Support Managed Kubernetes Service - Upgrade Kubernetes on Azure AKS - 《Longhorn v1.3.0 Documentation》

Upgrade Kubernetes on Azure AKS

AKS provides az aks upgrade for in-places nodes upgrade by node reimaged, but this will cause the original Longhorn disks missing, then there will be no disks allowing replica rebuilding in upgraded nodes anymore.

We suggest using node-pool replacement to upgrade the agent nodes but use az aks upgrade for control plane nodes to ensure data safety.

In Longhorn, set replica-replenishment-wait-interval to 0.

Upgrade AKS control plane.

AKS_RESOURCE_GROUP=<aks-resource-group>
AKS_CLUSTER_NAME=<aks-cluster-name>
AKS_K8S_VERSION_UPGRADE=<aks-k8s-version>
az aks upgrade \
    --resource-group ${AKS_RESOURCE_GROUP} \
    --name ${AKS_CLUSTER_NAME} \
    --kubernetes-version ${AKS_K8S_VERSION_UPGRADE} \
    --control-plane-only

Add a new node-pool.

AKS_NODEPOOL_NAME_NEW=<new-nodepool-name>
AKS_DISK_SIZE=<disk-size-in-gb>
AKS_NODE_NUM=<number-of-nodes>
az aks nodepool add \
  --resource-group ${AKS_RESOURCE_GROUP} \
  --cluster-name ${AKS_CLUSTER_NAME} \
  --name ${AKS_NODEPOOL_NAME_NEW} \
  --node-count ${AKS_NODE_NUM} \
  --node-osdisk-size ${AKS_DISK_SIZE} \
  --kubernetes-version ${AKS_K8S_VERSION_UPGRADE} \
  --mode System

Using Longhorn UI to disable the disk scheduling and request eviction for nodes in the old node-pool.

Cordon and drain Kubernetes nodes in the old node-pool.

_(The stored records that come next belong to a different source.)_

## src/rtl/alu_pkg.sv

```systemverilog
// Shared ALU-pipe types: field widths, the issue-queue entry layout,
// and small helpers used by dispatch and the issue queues.
package alu_pkg;

    localparam int OP_W  = 5;
    localparam int TAG_W = 6;
    localparam int ROB_W = 6;
    localparam int IMM_W = 20;

    typedef struct packed {
        logic             vld;
        logic [OP_W-1:0]  op;
        logic [IMM_W-1:0] imm;
        logic [TAG_W-1:0] dest;
        logic [TAG_W-1:0] src1;
        logic [TAG_W-1:0] src2;
        logic             rdy1;
        logic             rdy2;
        logic [ROB_W-1:0] rob_id;
    } iq_entry_t;

    // Opcodes that take an immediate in place of source 2; dispatch forces src2_rdy for these.
    function automatic logic is_imm_op(input logic [OP_W-1:0] op);
        case (op)
            5'd0, 5'd1, 5'd2, 5'd3, 5'd4, 5'd5, 5'd6,
            5'd21, 5'd22, 5'd23: is_imm_op = 1'b1;
            default:             is_imm_op = 1'b0;
        endcase
    endfunction

    // True when a tag matches either result broadcast this cycle.
    function automatic logic tag_hit(input logic [TAG_W-1:0] tag,
                                     input logic v0, input logic [TAG_W-1:0] t0,
                                     input logic v1, input logic [TAG_W-1:0] t1);
        tag_hit = (v0 && (t0 == tag)) || (v1 && (t1 == tag));
    endfunction

endpackage

```

## src/rtl/alu0_iq_select.sv

```systemverilog
// Oldest-ready picker: one-hot grant on the lowest set request bit.
module alu0_iq_select #(
    parameter int DEPTH = 8
) (
    input  logic [DEPTH-1:0] req_i,
    output logic [DEPTH-1:0] grant_o,
    output logic             found_o
);

    // Isolate the lowest set bit (two's-complement trick).
    assign grant_o = req_i & (~req_i + DEPTH'(1));
    assign found_o = |req_i;

endmodule

```

## src/rtl/alu0_issue_queue.sv

```systemverilog
// ALU0 issue queue: collapsing, age-ordered (slot 0 oldest), with
// tag wakeup from ALU0/BRU and zero-cycle oldest-ready select.
module alu0_issue_queue
    import alu_pkg::*;
#(
    parameter int DEPTH = 8,
    parameter int CNT_W = 4
) (
    input  logic             clk,
    input  logic             rst,
    input  logic             flush,
    input  logic             disp_vld,
    output logic             disp_rdy,
    input  logic [OP_W-1:0]  disp_op,
    input  logic [IMM_W-1:0] disp_imm,
    input  logic [TAG_W-1:0] disp_dest,
    input  logic [TAG_W-1:0] disp_src1,
    input  logic [TAG_W-1:0] disp_src2,
    input  logic             disp_src1_rdy,
    input  logic             disp_src2_rdy,
    input  logic [ROB_W-1:0] disp_ROB_ID,
    input  logic             ALU0_wake_vld,
    input  logic [TAG_W-1:0] ALU0_wake_tag,
    input  logic             BRU_wake_vld,
    input  logic [TAG_W-1:0] BRU_wake_tag,
    output logic             ALU0_select_vld,
    output logic [OP_W-1:0]  ALU0_select_op,
    output logic [IMM_W-1:0] ALU0_select_imm,
    output logic [TAG_W-1:0] ALU0_select_dest,
    output logic [TAG_W-1:0] ALU0_select_source1,
    output logic [TAG_W-1:0] ALU0_select_source2,
    output logic [ROB_W-1:0] ALU0_select_ROB_ID,
    output logic [CNT_W-1:0] iq_count
);

    iq_entry_t        ent_q [DEPTH];
    iq_entry_t        ent_d [DEPTH];
    logic [CNT_W-1:0] cnt_q, cnt_d;
    logic [DEPTH-1:0] ready, grant;
    logic             found, issue, accept;

    // An entry can issue once both operands are ready.
    always_comb begin
        for (int i = 0; i < DEPTH; i++)
            ready[i] = ent_q[i].vld & ent_q[i].rdy1 & ent_q[i].rdy2;
    end

    alu0_iq_select #(.DEPTH(DEPTH)) u_sel (
        .req_i   (ready),
        .grant_o (grant),
        .found_o (found)
    );

    // Flush suppresses issue; no recycle of a freed slot in the same cycle.
    assign issue    = found & ~flush;
    assign disp_rdy = (cnt_q < CNT_W'(DEPTH));
    assign accept   = disp_vld & disp_rdy;
    assign iq_count = cnt_q;

    // Drive the select bundle from the granted slot, all zero when nothing issues.
    always_comb begin
        ALU0_select_vld     = issue;
        ALU0_select_op      = '0;
        ALU0_select_imm     = '0;
        ALU0_select_dest    = '0;
        ALU0_select_source1 = '0;
        ALU0_select_source2 = '0;
        ALU0_select_ROB_ID  = '0;
        for (int i = 0; i < DEPTH; i++) begin
            if (issue && grant[i]) begin
                ALU0_select_op      = ent_q[i].op;
                ALU0_select_imm     = ent_q[i].imm;
                ALU0_select_dest    = ent_q[i].dest;
                ALU0_select_source1 = ent_q[i].src1;
                ALU0_select_source2 = ent_q[i].src2;
                ALU0_select_ROB_ID  = ent_q[i].rob_id;
            end
        end
    end

    // Collapse above the issued slot, apply wakeup, then append the dispatched entry.
    always_comb begin
        iq_entry_t        src;
        logic             shift;
        logic [CNT_W-1:0] wr_idx;
        src    = '0;
        shift  = 1'b0;
        wr_idx = cnt_q - CNT_W'(issue);
        for (int i = 0; i < DEPTH; i++) begin
            // Once the issued slot is passed, every slot takes its upper neighbour.
            shift = shift | (issue & grant[i]);
            if (shift)
                src = (i == DEPTH-1) ? '0 : ent_q[(i+1) % DEPTH];
            else
                src = ent_q[i];
            if (src.vld) begin
                src.rdy1 = src.rdy1 | tag_hit(src.src1, ALU0_wake_vld, ALU0_wake_tag,
                                              BRU_wake_vld, BRU_wake_tag);
                src.rdy2 = src.rdy2 | tag_hit(src.src2, ALU0_wake_vld, ALU0_wake_tag,
                                              BRU_wake_vld, BRU_wake_tag);
            end
            // Bypass same-cycle broadcasts into the new entry so no wakeup is lost.
            if (accept && (wr_idx == CNT_W'(i))) begin
                src.vld    = 1'b1;
                src.op     = disp_op;
                src.imm    = disp_imm;
                src.dest   = disp_dest;
                src.src1   = disp_src1;
                src.src2   = disp_src2;
                src.rdy1   = disp_src1_rdy | tag_hit(disp_src1, ALU0_wake_vld, ALU0_wake_tag,
                                                     BRU_wake_vld, BRU_wake_tag);
                src.rdy2   = disp_src2_rdy | tag_hit(disp_src2, ALU0_wake_vld, ALU0_wake_tag,
                                                     BRU_wake_vld, BRU_wake_tag);
                src.rob_id = disp_ROB_ID;
            end
            ent_d[i] = flush ? '0 : src;
        end
        cnt_d = flush ? '0 : (cnt_q + CNT_W'(accept) - CNT_W'(issue));
    end

    // Queue state register.
    always_ff @(posedge clk or posedge rst) begin
        if (rst) begin
            for (int i = 0; i < DEPTH; i++) ent_q[i] <= '0;
            cnt_q <= '0;
        end else begin
            for (int i = 0; i < DEPTH; i++) ent_q[i] <= ent_d[i];
            cnt_q <= cnt_d;
        end
    end

endmodule
```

AKS_NODEPOOL_NAME_OLD=<old-nodepool-name>
for n in `kubectl get nodes | grep ${AKS_NODEPOOL_NAME_OLD}- | awk '{print $1}'`; do
  kubectl cordon $n && \
  kubectl drain $n --ignore-daemonsets --delete-emptydir-data
done

Delete old node-pool.

az aks nodepool delete \
  --cluster-name ${AKS_CLUSTER_NAME} \
  --name ${AKS_NODEPOOL_NAME_OLD} \
  --resource-group ${AKS_RESOURCE_GROUP}